ACTIVITY:
If a line in the entries below contains "moves", copy it.

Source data
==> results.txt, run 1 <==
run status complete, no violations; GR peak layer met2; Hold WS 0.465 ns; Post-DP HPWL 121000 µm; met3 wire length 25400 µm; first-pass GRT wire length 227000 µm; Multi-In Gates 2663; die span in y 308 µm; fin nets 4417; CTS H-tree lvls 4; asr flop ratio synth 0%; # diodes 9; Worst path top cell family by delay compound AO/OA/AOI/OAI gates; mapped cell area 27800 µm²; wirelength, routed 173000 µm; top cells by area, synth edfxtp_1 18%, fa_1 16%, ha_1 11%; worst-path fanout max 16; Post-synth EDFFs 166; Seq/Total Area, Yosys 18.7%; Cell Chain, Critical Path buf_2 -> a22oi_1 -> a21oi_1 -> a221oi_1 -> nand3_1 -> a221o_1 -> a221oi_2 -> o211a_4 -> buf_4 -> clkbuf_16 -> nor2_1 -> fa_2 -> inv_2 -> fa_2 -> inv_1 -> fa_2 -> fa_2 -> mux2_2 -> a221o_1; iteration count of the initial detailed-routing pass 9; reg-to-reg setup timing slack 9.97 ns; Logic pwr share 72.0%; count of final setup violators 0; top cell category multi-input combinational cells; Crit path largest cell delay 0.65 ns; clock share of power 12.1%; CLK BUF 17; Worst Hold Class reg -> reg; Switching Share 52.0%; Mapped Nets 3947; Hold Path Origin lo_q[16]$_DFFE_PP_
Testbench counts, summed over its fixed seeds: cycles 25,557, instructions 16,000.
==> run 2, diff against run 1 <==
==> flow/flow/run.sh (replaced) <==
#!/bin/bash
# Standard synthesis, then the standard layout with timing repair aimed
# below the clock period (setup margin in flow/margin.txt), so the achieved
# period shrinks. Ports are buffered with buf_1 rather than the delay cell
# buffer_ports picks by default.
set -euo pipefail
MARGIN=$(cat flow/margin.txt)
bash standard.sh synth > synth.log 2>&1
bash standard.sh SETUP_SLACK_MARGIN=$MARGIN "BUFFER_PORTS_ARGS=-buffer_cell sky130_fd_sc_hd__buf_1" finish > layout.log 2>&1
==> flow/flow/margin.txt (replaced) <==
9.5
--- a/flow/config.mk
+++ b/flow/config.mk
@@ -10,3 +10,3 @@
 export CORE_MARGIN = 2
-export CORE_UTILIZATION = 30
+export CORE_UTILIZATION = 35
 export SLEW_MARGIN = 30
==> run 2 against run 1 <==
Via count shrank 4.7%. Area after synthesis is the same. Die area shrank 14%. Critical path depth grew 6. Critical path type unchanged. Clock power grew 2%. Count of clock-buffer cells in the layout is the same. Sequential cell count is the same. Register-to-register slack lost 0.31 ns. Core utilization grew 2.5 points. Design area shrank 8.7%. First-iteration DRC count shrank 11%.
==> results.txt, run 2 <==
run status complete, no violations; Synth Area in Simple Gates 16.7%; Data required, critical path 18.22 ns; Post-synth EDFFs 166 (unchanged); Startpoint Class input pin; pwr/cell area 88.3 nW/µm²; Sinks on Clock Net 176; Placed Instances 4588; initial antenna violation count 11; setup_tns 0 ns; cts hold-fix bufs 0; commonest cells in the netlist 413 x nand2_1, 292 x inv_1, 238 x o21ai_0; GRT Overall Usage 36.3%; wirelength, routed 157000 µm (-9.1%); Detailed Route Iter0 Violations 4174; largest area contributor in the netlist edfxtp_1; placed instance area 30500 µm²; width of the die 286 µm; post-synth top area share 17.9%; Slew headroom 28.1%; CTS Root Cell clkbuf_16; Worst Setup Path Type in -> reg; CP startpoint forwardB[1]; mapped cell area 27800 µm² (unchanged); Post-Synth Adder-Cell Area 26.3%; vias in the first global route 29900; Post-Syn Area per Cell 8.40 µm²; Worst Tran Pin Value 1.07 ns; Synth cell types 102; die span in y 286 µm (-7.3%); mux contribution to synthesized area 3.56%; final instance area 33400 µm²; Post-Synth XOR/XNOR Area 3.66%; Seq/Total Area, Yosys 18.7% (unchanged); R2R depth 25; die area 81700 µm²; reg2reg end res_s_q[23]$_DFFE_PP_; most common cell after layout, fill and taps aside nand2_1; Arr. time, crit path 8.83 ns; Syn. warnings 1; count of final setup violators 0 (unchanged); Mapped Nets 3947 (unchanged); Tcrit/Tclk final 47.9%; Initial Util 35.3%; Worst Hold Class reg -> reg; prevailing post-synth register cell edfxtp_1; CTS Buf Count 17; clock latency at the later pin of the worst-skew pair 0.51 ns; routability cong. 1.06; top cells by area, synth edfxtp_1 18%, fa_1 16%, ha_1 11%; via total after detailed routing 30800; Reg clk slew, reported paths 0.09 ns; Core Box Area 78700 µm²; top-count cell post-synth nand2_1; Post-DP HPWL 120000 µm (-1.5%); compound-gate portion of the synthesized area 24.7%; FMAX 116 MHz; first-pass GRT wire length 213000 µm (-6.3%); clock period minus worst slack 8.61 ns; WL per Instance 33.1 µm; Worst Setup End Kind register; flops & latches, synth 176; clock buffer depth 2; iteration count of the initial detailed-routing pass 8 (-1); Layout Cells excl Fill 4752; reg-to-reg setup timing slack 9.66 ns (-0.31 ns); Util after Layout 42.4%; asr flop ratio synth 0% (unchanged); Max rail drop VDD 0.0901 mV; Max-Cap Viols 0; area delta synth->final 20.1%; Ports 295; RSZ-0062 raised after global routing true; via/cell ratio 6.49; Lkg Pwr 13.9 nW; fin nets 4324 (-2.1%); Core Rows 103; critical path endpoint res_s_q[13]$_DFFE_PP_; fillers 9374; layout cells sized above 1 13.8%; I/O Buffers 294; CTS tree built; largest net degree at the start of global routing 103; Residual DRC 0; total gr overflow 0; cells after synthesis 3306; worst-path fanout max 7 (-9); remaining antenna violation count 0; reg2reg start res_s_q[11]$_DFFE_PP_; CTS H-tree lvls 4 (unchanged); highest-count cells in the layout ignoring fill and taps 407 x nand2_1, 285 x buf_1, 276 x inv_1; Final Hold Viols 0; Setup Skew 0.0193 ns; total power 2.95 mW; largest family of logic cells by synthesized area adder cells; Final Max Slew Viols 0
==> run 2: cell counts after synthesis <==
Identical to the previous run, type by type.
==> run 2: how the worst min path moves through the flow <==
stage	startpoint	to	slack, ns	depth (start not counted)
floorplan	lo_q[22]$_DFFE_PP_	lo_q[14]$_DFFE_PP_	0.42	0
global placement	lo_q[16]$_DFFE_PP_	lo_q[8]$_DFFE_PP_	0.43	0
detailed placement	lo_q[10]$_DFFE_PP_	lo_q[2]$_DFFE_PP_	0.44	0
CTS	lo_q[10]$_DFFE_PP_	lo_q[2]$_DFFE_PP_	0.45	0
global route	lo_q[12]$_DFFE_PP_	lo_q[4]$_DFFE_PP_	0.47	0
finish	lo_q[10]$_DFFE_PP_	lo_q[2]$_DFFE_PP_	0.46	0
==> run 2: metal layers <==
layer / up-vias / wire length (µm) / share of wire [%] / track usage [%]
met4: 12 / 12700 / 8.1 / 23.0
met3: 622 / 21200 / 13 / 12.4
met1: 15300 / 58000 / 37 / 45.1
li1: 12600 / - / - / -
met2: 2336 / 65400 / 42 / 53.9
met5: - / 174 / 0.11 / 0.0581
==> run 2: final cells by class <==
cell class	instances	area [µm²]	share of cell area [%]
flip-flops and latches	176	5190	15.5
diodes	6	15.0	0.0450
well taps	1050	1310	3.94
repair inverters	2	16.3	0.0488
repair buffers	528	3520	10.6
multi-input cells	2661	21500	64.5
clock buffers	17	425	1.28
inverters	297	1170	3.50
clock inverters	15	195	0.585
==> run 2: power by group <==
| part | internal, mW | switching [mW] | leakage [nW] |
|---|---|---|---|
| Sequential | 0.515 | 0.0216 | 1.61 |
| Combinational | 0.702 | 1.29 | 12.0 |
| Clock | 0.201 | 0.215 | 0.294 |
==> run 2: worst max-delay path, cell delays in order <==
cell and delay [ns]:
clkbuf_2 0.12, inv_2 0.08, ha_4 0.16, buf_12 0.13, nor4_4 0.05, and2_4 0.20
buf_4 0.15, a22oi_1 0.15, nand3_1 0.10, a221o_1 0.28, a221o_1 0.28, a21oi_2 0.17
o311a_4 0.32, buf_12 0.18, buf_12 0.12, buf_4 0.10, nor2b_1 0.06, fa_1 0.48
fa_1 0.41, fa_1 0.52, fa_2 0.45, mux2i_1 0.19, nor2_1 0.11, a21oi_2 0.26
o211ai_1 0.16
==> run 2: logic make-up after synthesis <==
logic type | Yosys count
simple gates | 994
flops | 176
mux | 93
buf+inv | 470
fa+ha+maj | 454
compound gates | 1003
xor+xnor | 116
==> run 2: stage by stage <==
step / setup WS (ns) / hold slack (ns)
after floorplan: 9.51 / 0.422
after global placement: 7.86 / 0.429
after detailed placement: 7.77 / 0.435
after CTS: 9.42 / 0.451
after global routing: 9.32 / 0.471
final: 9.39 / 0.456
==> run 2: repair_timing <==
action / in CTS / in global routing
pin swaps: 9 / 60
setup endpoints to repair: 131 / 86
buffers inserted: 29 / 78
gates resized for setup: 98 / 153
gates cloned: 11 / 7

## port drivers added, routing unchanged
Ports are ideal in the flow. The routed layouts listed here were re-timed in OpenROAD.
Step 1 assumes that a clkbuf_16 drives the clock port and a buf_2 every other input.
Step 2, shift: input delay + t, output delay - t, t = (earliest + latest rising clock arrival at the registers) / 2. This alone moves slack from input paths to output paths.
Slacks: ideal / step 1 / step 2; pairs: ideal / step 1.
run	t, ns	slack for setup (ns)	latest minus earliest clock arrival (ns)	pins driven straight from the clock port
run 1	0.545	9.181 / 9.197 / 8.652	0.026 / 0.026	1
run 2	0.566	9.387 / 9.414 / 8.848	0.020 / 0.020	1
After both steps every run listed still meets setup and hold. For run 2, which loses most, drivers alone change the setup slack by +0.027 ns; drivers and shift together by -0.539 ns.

==

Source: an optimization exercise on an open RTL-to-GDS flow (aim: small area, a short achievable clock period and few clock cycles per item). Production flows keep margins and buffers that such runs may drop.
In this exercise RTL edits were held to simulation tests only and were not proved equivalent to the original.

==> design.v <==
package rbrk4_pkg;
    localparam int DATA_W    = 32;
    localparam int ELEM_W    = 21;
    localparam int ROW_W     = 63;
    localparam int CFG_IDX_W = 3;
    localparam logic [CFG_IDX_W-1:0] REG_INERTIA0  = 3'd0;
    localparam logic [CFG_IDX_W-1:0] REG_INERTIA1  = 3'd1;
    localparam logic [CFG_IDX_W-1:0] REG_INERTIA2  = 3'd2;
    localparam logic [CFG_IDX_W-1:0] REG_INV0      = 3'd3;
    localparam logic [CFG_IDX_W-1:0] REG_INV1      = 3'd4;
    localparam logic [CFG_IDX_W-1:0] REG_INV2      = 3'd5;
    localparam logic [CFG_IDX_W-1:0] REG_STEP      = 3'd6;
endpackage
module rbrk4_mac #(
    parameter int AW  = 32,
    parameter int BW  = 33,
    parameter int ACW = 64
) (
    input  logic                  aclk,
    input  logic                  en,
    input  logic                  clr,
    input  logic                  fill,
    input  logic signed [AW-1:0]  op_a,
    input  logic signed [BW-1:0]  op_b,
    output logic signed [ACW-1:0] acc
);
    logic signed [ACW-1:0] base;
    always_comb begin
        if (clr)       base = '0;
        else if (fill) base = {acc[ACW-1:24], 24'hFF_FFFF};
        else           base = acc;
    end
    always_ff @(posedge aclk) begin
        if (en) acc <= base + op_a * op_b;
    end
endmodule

FINISHED EXERCISE:
==> run 2: how the worst min path moves through the flow <==
Step 2, shift: input delay + t, output delay - t, t = (earliest + latest rising clock arrival at the registers) / 2. This alone moves slack from input paths to output paths.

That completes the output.